Task item: The answer must consist of every line from the data that holds the string "default".

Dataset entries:
[config.mk]
export PLATFORM = sky130hd
export DESIGN_NAME = decimated_mean_square_energy
export DESIGN_NICKNAME = d
export VERILOG_FILES = /design/src/rtl/core/dmse_pkg.sv /design/src/rtl/core/dmse_datapath.sv /design/src/rtl/core/dmse_controller.sv /design/src/rtl/core/decimated_mean_square_energy.sv
export VERILOG_INCLUDE_DIRS = /design/src /design/src/rtl/core
export SDC_FILE = /design/constraint.sdc
export NUM_CORES = 2
export LEC_CHECK = 0
export ABC_CLOCK_PERIOD_IN_PS = 9850
export BUFFER_PORTS_ARGS = -buffer_cell sky130_fd_sc_hd__buf_2
export CORE_MARGIN = 2
export CORE_UTILIZATION = 43
export DETAILED_ROUTE_END_ITERATION = 8
export HOLD_SLACK_MARGIN = 0.1
export PLACE_DENSITY = 0.59
export SLEW_MARGIN = 10
export SYNTH_ARGS = -nofsm -noshare
export SYNTH_HDL_FRONTEND = slang
export SYNTH_SLANG_ARGS = --single-unit
[constraint.sdc]
create_clock -name i_clk -period 9.85 [get_ports i_clk]
set_input_delay 0.985 -clock i_clk [delete_from_list [all_inputs] [get_ports i_clk]]
set_output_delay 0.985 -clock i_clk [all_outputs]
set_load 0.05 [all_outputs]
[src/rtl/core/decimated_mean_square_energy_defines.svh]
// ----------------------------------------------------------------------------
// Assertion macros for the decimated mean-square energy block
// Concurrent assertion wrappers that compile to nothing in synthesis.
// ----------------------------------------------------------------------------
`ifndef DECIMATED_MEAN_SQUARE_ENERGY_DEFINES_SVH
`define DECIMATED_MEAN_SQUARE_ENERGY_DEFINES_SVH

`ifndef SYNTHESIS

`define DMSE_ASSERT_SAME(label, clk, rst_n, ante, cons) \
    label: assert property (@(posedge clk) disable iff (!rst_n) (ante) |-> (cons)) \
        else $error("dmse assertion failed (same cycle)");

`define DMSE_ASSERT_NEXT(label, clk, rst_n, ante, cons) \
    label: assert property (@(posedge clk) disable iff (!rst_n) (ante) |=> (cons)) \
        else $error("dmse assertion failed (next cycle)");

`else

`define DMSE_ASSERT_SAME(label, clk, rst_n, ante, cons)

`define DMSE_ASSERT_NEXT(label, clk, rst_n, ante, cons)

`endif

`endif

[src/rtl/core/dmse_pkg.sv]
// ----------------------------------------------------------------------------
// Decimated mean-square energy package
// Shared widths, register indexes, sample formats and controller interfaces.
// ----------------------------------------------------------------------------
package dmse_pkg;

    localparam int SAMPLE_W     = 32;
    localparam int SUM_W        = 55;
    localparam int FRAMES_W     = 21;
    localparam int MAX_CHANNELS = 8;
    localparam int MAX_FRAMES   = 1048576;
    localparam int POS_W        = $clog2(MAX_CHANNELS);
    localparam int CHAN_W       = 4;
    localparam int PHASE_W      = 8;
    localparam int MAG_W        = 32;
    localparam int SQ_W         = 32;
    localparam int REM_W        = $clog2(MAX_CHANNELS);
    localparam int DIV_STEPS    = SUM_W;
    localparam int DIV_CNT_W    = $clog2(DIV_STEPS);
    localparam int CFG_IDX_W    = 2;
    localparam int CFG_DATA_W   = 8;

    localparam logic [CFG_IDX_W-1:0] CFG_SAMPLE_FORMAT = 2'd0;
    localparam logic [CFG_IDX_W-1:0] CFG_CHANNEL_COUNT = 2'd1;
    localparam logic [CFG_IDX_W-1:0] CFG_DECIMATION    = 2'd2;

    typedef enum logic [1:0] {
        FMT_FLOAT32 = 2'd0,
        FMT_S16     = 2'd1,
        FMT_S32     = 2'd2,
        FMT_U8      = 2'd3
    } t_format;

    typedef struct packed {
        logic load;
        logic mul;
        logic acc;
        logic div_step;
        logic out_load;
    } t_ctrl_cmd;

    typedef struct packed {
        logic last;
        logic div_last;
    } t_ctrl_status;

endpackage

[src/rtl/core/dmse_datapath.sv]
// ----------------------------------------------------------------------------
// Decimated mean-square energy datapath
// Sample conversion, squaring, saturating accumulation, frame counting,
// serial division by the channel count and the result register.
// ----------------------------------------------------------------------------
module dmse_datapath (
    input  logic                              i_clk,
    input  logic                              i_rst_n,
    input  logic                              i_cfg_wr_en,
    input  logic [dmse_pkg::CFG_IDX_W-1:0]    i_cfg_index,
    input  logic [dmse_pkg::CFG_DATA_W-1:0]   i_cfg_data,
    input  logic [dmse_pkg::SAMPLE_W-1:0]     i_sample_bits,
    input  logic                              i_last,
    input  dmse_pkg::t_ctrl_cmd               i_cmd,
    output dmse_pkg::t_ctrl_status            o_status,
    output logic [dmse_pkg::SUM_W-1:0]        o_mean_square,
    output logic [dmse_pkg::FRAMES_W-1:0]     o_sampled_frames
);

    dmse_pkg::t_format                      r_sample_format;
    logic [dmse_pkg::CHAN_W-1:0]            r_channel_count;
    logic [dmse_pkg::PHASE_W-1:0]           r_decimation;

    logic [dmse_pkg::POS_W-1:0]             r_pos;
    logic [dmse_pkg::PHASE_W-1:0]           r_phase;
    logic [dmse_pkg::FRAMES_W-1:0]          r_kept;
    logic [dmse_pkg::SUM_W-1:0]             r_sum;
    logic [dmse_pkg::REM_W-1:0]             r_rem;
    logic [dmse_pkg::DIV_CNT_W-1:0]         r_div_cnt;

    logic [dmse_pkg::MAG_W-1:0]             r_mag;
    logic [dmse_pkg::SQ_W-1:0]              r_sq;
    logic                                   r_keep;
    logic                                   r_last;
    logic [dmse_pkg::SUM_W-1:0]             r_mean_square;
    logic [dmse_pkg::FRAMES_W-1:0]          r_sampled_frames;

    logic [dmse_pkg::CHAN_W-1:0]            chans;
    logic [dmse_pkg::PHASE_W-1:0]           dec;
    logic [dmse_pkg::MAG_W-1:0]             n_mag;
    logic [dmse_pkg::POS_W-1:0]             n_pos;
    logic [dmse_pkg::PHASE_W-1:0]           n_phase;
    logic                                   frame_end;
    logic [2*dmse_pkg::MAG_W-1:0]           product;
    logic [dmse_pkg::SUM_W:0]               sum_add;
    logic [dmse_pkg::CHAN_W-1:0]            div_trial;
    logic                                   div_ge;

    function automatic logic [dmse_pkg::MAG_W-1:0] float_mag(
        input logic [dmse_pkg::SAMPLE_W-1:0] bits
    );
        logic [7:0]                     expo;
        logic [22:0]                    mant;
        logic [dmse_pkg::MAG_W-1:0]     sig;
        logic [7:0]                     lsh;
        logic [7:0]                     rsh;
        logic [dmse_pkg::MAG_W-1:0]     mag;
        expo = bits[30:23];
        mant = bits[22:0];
        sig  = {8'd0, 1'b1, mant};
        lsh  = expo - 8'd119;
        rsh  = 8'd119 - expo;
        if (expo == 8'hFF && mant != 23'd0) begin
            mag = '0;
        end else if (expo == 8'd0) begin
            mag = '0;
        end else if (expo >= 8'd127) begin
            mag = bits[31] ? 32'h8000_0000 : 32'h7FFF_FFFF;
        end else if (expo >= 8'd119) begin
            mag = sig << lsh[2:0];
        end else if (expo > 8'd87) begin
            mag = sig >> rsh[4:0];
        end else begin
            mag = '0;
        end
        return mag;
    endfunction

    always_comb begin
        chans = r_channel_count;
        if (r_channel_count == '0) begin
            chans = dmse_pkg::CHAN_W'(1);
        end else if (r_channel_count > dmse_pkg::CHAN_W'(dmse_pkg::MAX_CHANNELS)) begin
            chans = dmse_pkg::CHAN_W'(dmse_pkg::MAX_CHANNELS);
        end
        dec = (r_decimation == '0) ? dmse_pkg::PHASE_W'(1) : r_decimation;
    end

    always_comb begin
        logic [15:0] abs16;
        logic [31:0] abs32;
        logic [7:0]  off8;
        logic [7:0]  abs8;
        abs16 = i_sample_bits[15] ? (~i_sample_bits[15:0] + 16'd1) : i_sample_bits[15:0];
        abs32 = i_sample_bits[31] ? (~i_sample_bits + 32'd1) : i_sample_bits;
        off8  = i_sample_bits[7:0] ^ 8'h80;
        abs8  = off8[7] ? (~off8 + 8'd1) : off8;
        unique case (r_sample_format)
            dmse_pkg::FMT_FLOAT32: n_mag = float_mag(i_sample_bits);
            dmse_pkg::FMT_S16:     n_mag = {abs16, 16'd0};
            dmse_pkg::FMT_S32:     n_mag = abs32;
            dmse_pkg::FMT_U8:      n_mag = {abs8, 24'd0};
            default:               n_mag = '0;
        endcase
    end

    always_comb begin
        frame_end = ({1'b0, r_pos} + dmse_pkg::CHAN_W'(1)) >= chans;
        n_pos     = frame_end ? '0 : r_pos + dmse_pkg::POS_W'(1);
        n_phase   = r_phase;
        if (frame_end) begin
            n_phase = (({1'b0, r_phase} + 9'd1) >= {1'b0, dec}) ? '0
                      : r_phase + dmse_pkg::PHASE_W'(1);
        end
    end

    assign product   = r_mag * r_mag;
    assign sum_add   = {1'b0, r_sum} + (dmse_pkg::SUM_W+1)'(r_sq);
    assign div_trial = {r_rem, r_sum[dmse_pkg::SUM_W-1]};
    assign div_ge    = div_trial >= chans;

    always_ff @(posedge i_clk) begin
        if (!i_rst_n) begin
            r_sample_format <= dmse_pkg::FMT_S16;
            r_channel_count <= dmse_pkg::CHAN_W'(1);
            r_decimation    <= dmse_pkg::PHASE_W'(1);
        end else if (i_cfg_wr_en) begin
            unique case (i_cfg_index)
                dmse_pkg::CFG_SAMPLE_FORMAT:
                    r_sample_format <= dmse_pkg::t_format'(i_cfg_data[1:0]);
                dmse_pkg::CFG_CHANNEL_COUNT:
                    r_channel_count <= i_cfg_data[dmse_pkg::CHAN_W-1:0];
                dmse_pkg::CFG_DECIMATION:
                    r_decimation <= i_cfg_data[dmse_pkg::PHASE_W-1:0];
                default: begin
                end
            endcase
        end
    end

    always_ff @(posedge i_clk) begin
        if (!i_rst_n) begin
            r_pos     <= '0;
            r_phase   <= '0;
            r_kept    <= '0;
            r_sum     <= '0;
            r_rem     <= '0;
            r_div_cnt <= '0;
        end else begin
            if (i_cmd.load) begin
                r_pos     <= i_last ? '0 : n_pos;
                r_phase   <= i_last ? '0 : n_phase;
                r_rem     <= '0;
                r_div_cnt <= '0;
                if (r_phase == '0 && r_pos == '0
                    && r_kept < dmse_pkg::FRAMES_W'(dmse_pkg::MAX_FRAMES)) begin
                    r_kept <= r_kept + dmse_pkg::FRAMES_W'(1);
                end
            end
            if (i_cmd.acc && r_keep) begin
                r_sum <= sum_add[dmse_pkg::SUM_W] ? '1 : sum_add[dmse_pkg::SUM_W-1:0];
            end
            if (i_cmd.div_step) begin
                r_sum     <= {r_sum[dmse_pkg::SUM_W-2:0], div_ge};
                r_rem     <= div_ge ? dmse_pkg::REM_W'(div_trial - chans)
                                    : div_trial[dmse_pkg::REM_W-1:0];
                r_div_cnt <= r_div_cnt + dmse_pkg::DIV_CNT_W'(1);
            end
            if (i_cmd.out_load) begin
                r_sum  <= '0;
                r_kept <= '0;
            end
        end
    end

    always_ff @(posedge i_clk) begin
        if (i_cmd.load) begin
            r_mag  <= n_mag;
            r_keep <= (r_phase == '0);
            r_last <= i_last;
        end
        if (i_cmd.mul) begin
            r_sq <= product[2*dmse_pkg::MAG_W-2:dmse_pkg::MAG_W-1];
        end
        if (i_cmd.out_load) begin
            r_mean_square    <= r_sum;
            r_sampled_frames <= r_kept;
        end
    end

    assign o_status.last     = r_last;
    assign o_status.div_last = (r_div_cnt == dmse_pkg::DIV_CNT_W'(dmse_pkg::DIV_STEPS - 1));
    assign o_mean_square     = r_mean_square;
    assign o_sampled_frames  = r_sampled_frames;

endmodule

[src/rtl/core/dmse_controller.sv]
// ----------------------------------------------------------------------------
// Decimated mean-square energy controller
// Sequences conversion, squaring, accumulation, division and result handoff.
// ----------------------------------------------------------------------------
module dmse_controller (
    input  logic                      i_clk,
    input  logic                      i_rst_n,
    input  logic                      i_in_valid,
    output logic                      o_in_ready,
    output logic                      o_out_valid,
    input  logic                      i_out_ready,
    input  dmse_pkg::t_ctrl_status    i_status,
    output dmse_pkg::t_ctrl_cmd       o_cmd
);

    typedef enum logic [4:0] {
        S_IDLE = 5'b00001,
        S_MUL  = 5'b00010,
        S_ACC  = 5'b00100,
        S_DIV  = 5'b01000,
        S_DONE = 5'b10000
    } t_state;

    t_state r_state;
    t_state n_state;
    logic   r_out_valid;
    logic   n_out_valid;

    always_comb begin
        n_state = r_state;
        o_cmd   = '0;
        unique case (r_state)
            S_IDLE: begin
                if (i_in_valid) begin
                    o_cmd.load = 1'b1;
                    n_state    = S_MUL;
                end
            end
            S_MUL: begin
                o_cmd.mul = 1'b1;
                n_state   = S_ACC;
            end
            S_ACC: begin
                o_cmd.acc = 1'b1;
                n_state   = i_status.last ? S_DIV : S_IDLE;
            end
            S_DIV: begin
                o_cmd.div_step = 1'b1;
                if (i_status.div_last) begin
                    n_state = S_DONE;
                end
            end
            S_DONE: begin
                if (!r_out_valid || i_out_ready) begin
                    o_cmd.out_load = 1'b1;
                    n_state        = S_IDLE;
                end
            end
            default: begin
                n_state = S_IDLE;
            end
        endcase
    end

    always_comb begin
        n_out_valid = r_out_valid;
        if (o_cmd.out_load) begin
            n_out_valid = 1'b1;
        end else if (i_out_ready) begin
            n_out_valid = 1'b0;
        end
    end

    always_ff @(posedge i_clk) begin
        if (!i_rst_n) begin
            r_state     <= S_IDLE;
            r_out_valid <= 1'b0;
        end else begin
            r_state     <= n_state;
            r_out_valid <= n_out_valid;
        end
    end

    assign o_in_ready  = (r_state == S_IDLE);
    assign o_out_valid = r_out_valid;

endmodule

[src/rtl/core/decimated_mean_square_energy.sv]
// ----------------------------------------------------------------------------
// Decimated mean-square energy
// Accumulates squared Q1.31 samples of decimated frames and reports the
// per-channel mean square and the kept frame count at the end of each block.
//
//   Channel   Direction   Handshake                    Payload
//   input     in          i_in_valid / o_in_ready      i_sample_bits, i_last
//   result    out         o_out_valid / i_out_ready    o_mean_square,
//                                                      o_sampled_frames
//   config    in          i_cfg_wr_en                  i_cfg_index, i_cfg_data
//
// Each sample is accepted and converted, squared, then accumulated before
// the next is accepted. A sample marked last adds the bit-serial divide by the
// channel count and the load of the result register.
// The result register holds a transaction until taken; input is accepted
// while it waits, and only the next block end stalls on it.
// Reset is synchronous and active low.
// ----------------------------------------------------------------------------
`include "decimated_mean_square_energy_defines.svh"

module decimated_mean_square_energy (
    input  logic                              i_clk,
    input  logic                              i_rst_n,
    input  logic                              i_cfg_wr_en,
    input  logic [dmse_pkg::CFG_IDX_W-1:0]    i_cfg_index,
    input  logic [dmse_pkg::CFG_DATA_W-1:0]   i_cfg_data,
    input  logic                              i_in_valid,
    output logic                              o_in_ready,
    input  logic [dmse_pkg::SAMPLE_W-1:0]     i_sample_bits,
    input  logic                              i_last,
    output logic                              o_out_valid,
    input  logic                              i_out_ready,
    output logic [dmse_pkg::SUM_W-1:0]        o_mean_square,
    output logic [dmse_pkg::FRAMES_W-1:0]     o_sampled_frames
);

    dmse_pkg::t_ctrl_cmd    cmd;
    dmse_pkg::t_ctrl_status status;

    dmse_controller u_controller (
        .i_clk       (i_clk),
        .i_rst_n     (i_rst_n),
        .i_in_valid  (i_in_valid),
        .o_in_ready  (o_in_ready),
        .o_out_valid (o_out_valid),
        .i_out_ready (i_out_ready),
        .i_status    (status),
        .o_cmd       (cmd)
    );

    dmse_datapath u_datapath (
        .i_clk            (i_clk),
        .i_rst_n          (i_rst_n),
        .i_cfg_wr_en      (i_cfg_wr_en),
        .i_cfg_index      (i_cfg_index),
        .i_cfg_data       (i_cfg_data),
        .i_sample_bits    (i_sample_bits),
        .i_last           (i_last),
        .i_cmd            (cmd),
        .o_status         (status),
        .o_mean_square    (o_mean_square),
        .o_sampled_frames (o_sampled_frames)
    );

    `DMSE_ASSERT_NEXT(a_accept_then_square, i_clk, i_rst_n, i_in_valid && o_in_ready, cmd.mul)
    `DMSE_ASSERT_NEXT(a_square_then_acc, i_clk, i_rst_n, cmd.mul, cmd.acc)
    `DMSE_ASSERT_SAME(a_no_overwrite, i_clk, i_rst_n, cmd.out_load, !o_out_valid || i_out_ready)
    `DMSE_ASSERT_NEXT(a_load_shows_result, i_clk, i_rst_n, cmd.out_load, o_out_valid)

endmodule

==> flow_summary_export.csv <==
group,metric,value,unit
outcome,outcome,"finished clean",
clocking,clkLatencyLatePin,0.59,ns
setup_path,end_kind,"flop",
clocking,cts_tree,"built",
floorplanning,initial_core_util,43.25,%
global_route,busiest_layer,"met2",
global_route,grt_pass1_wl,179800,um
routing,drt_iter0_drc,2048,
floorplanning,boundaryPins,126,
worst_hold_path,hp-class,"flop to flop",
layout,drive_gt1_share,6.897,%
setup_path,path_buf_inv,5,
yosys,synth_warnings,0,
routing,dr.pass1.iters,5,
yosys,synth_nets,5804,
global_route,grt-ovfl-total,0,
floorplanning,core,0.1016,sq mm
timing,fin_setup_tns,0,ns
timing,fin_crit,8.545,ns
clocking,cts_resized,0,
setup_path,crit_family,"adder cells",
floorplanning,dieArea,0.1048,sq mm
yosys,seq_area_frac_synth,14.99,%
routing,drc,0,
floorplanning,rows,117,
floorplanning,die_h,323.7,um
place,dpl.hpwl,89530,um
yosys,ys_ff_latch,258,
yosys,async_flop_share,0,%
yosys,muxShareOfSynthArea,3.434,%
timing,rsz0062_at_grt,"no",
yosys,ys_types,93,
place,io_buffers,125,
timing,fin_worst_skew,0.01608,ns
clocking,cts.sinks,258,
clocking,cts_root_buf,"clkbuf_16",
clocking,cts_buffer_depth,3,
setup_path,worst_path_most_repeated_cell,"fa_1",
job,drv_cap,0,
clocking,postCtsSetupBuffers,0,
yosys,synth_fa_ha_area_share,46.23,%
timing,tightest_slew,1.018,ns
clocking,clk_pin_slew_worst_paths,0.06,ns
yosys,synth-simple-area-share,12.33,%
setup_path,crit_path_start_kind,"flop",
yosys,synthFlopType,"edfxtp_1",
timing,setup_viol,0,
setup_path,cp_data_arrival_time,8.87,ns
setup_path,cp_max_fo,18,
global_route,grt_antenna_before_repair,0,
global_route,met3_usage,2.204,%
yosys,synth_edf_count,142,
yosys,synth_area,0.04394,sq mm
clocking,cts_hold_buf,0,
routing,wl,111200,um
clocking,cts_made_buffers,30,
yosys,synth_xor_area_share,3.408,%
routing,via_per_inst,5.171,
yosys,synth.avg_cell_area,9.532,sq um
layout,diodes,0,
global_route,use_met2,34.99,%
timing,fmax,117.0,MHz
floorplanning,die_x,323.7,um
timing,final_hold_viol_count,0,
timing,slew_headroom,32.12,%
timing,timing.final.crit_share,86.76,%
setup_path,worstPathRequired,10.18,ns
timing,slew_viol_final,0,
yosys,synth_top_family_by_area,"adder cells",
global_route,grt.total_usage,21.74,%
setup_path,critPathKind,"flop to flop",
routing,vias,30990,
place,gp_congestion,0.8854,
global_route,grtUsageMet1,31.78,%
global_route,grt_max_degree,77,
clocking,h-tree-depth,1,
global_route,first_global_vias,32510,
routing,post_drt_wl_per_cell,18.55,um
routing,postRouteAntennaNets,0,
layout,syn_to_final_growth,6.805,%
setup_path,slowest_stage,"edfxtp_1",
layout,final_net_count,5795,
yosys,syn_inst,4610,
setup_path,cp_slowest_stage_delay,0.79,ns
yosys,synth_compound_area_share,9.231,%
## worst paths after layout
check        cells after the start                            to  slack (ns)                 start
max                             25           u_datapath.r_sq[28]        1.30   u_datapath.r_mag[4]
min reg2reg                      0  u_datapath.o_mean_square[38]        0.47  u_datapath.r_sum[38]
min                              0  u_datapath.o_mean_square[38]        0.47  u_datapath.r_sum[38]
max reg2reg                     25           u_datapath.r_sq[28]        1.30   u_datapath.r_mag[4]
## cell usage after synthesis (11+ instances only)
master,number,area (sq um)
mux2i_1,81,810.8
and2_1,261,1633
o21ai_1,14,70.07
nand3_1,43,215.2
xnor2_1,76,665.6
mux4_2,27,608.1
ha_1,350,4379
dfxtp_1,116,2322
o21ai_0,121,605.6
nor3_1,28,140.1
nor2_1,153,574.3
fa_1,796,15940
and3_1,26,162.7
buf_2,11,55.05
a21o_1,66,495.5
nand4_1,27,168.9
o22ai_1,32,200.2
a22oi_1,12,90.09
o211ai_1,16,120.1
nor2b_1,43,269.0
clkbuf_1,187,701.9
nand2b_1,19,118.9
a21oi_1,176,880.8
a211oi_1,23,172.7
a221oi_1,11,96.34
xor2_1,95,832.1
o21bai_1,17,127.6
a31oi_1,24,150.1
nand2_1,414,1554
buf_1,19,71.32
inv_1,990,3716
o221ai_1,19,166.4
o31ai_1,12,90.09
edfxtp_1,142,4264
## logic make-up after synthesis
group                      count (synthesis)
buffers and inverters                   1210
adders and majority gates               1146
and+or+nand+nor                         1085
AOI/OAI and AO/OA                        624
DFF                                      258
xor gates and xnor gates                 171
muxes                                    116
## layout by cell type, fill, tap and decap left out, drive strengths merged, types with 14 or more instances in the layout
cell and n:
inv 992, fa 796, nand2 415, ha 350, and2 261, buf 178, a21oi 176, nor2 155
edfxtp 142, o21ai 137, dfxtp 116, xor2 95, mux2i 81, xnor2 76, a21o 66, nor2b 43
nand3 43, clkbuf 41, o22ai 32, nor3 30, nand4 28, mux4 27, and3 26, a31oi 25
a211oi 24, nand2b 19, o221ai 19, o21bai 18, o211ai 16, o31ai 15, or2 14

Exercise result:
            default:               n_mag = '0;
                default: begin
            default: begin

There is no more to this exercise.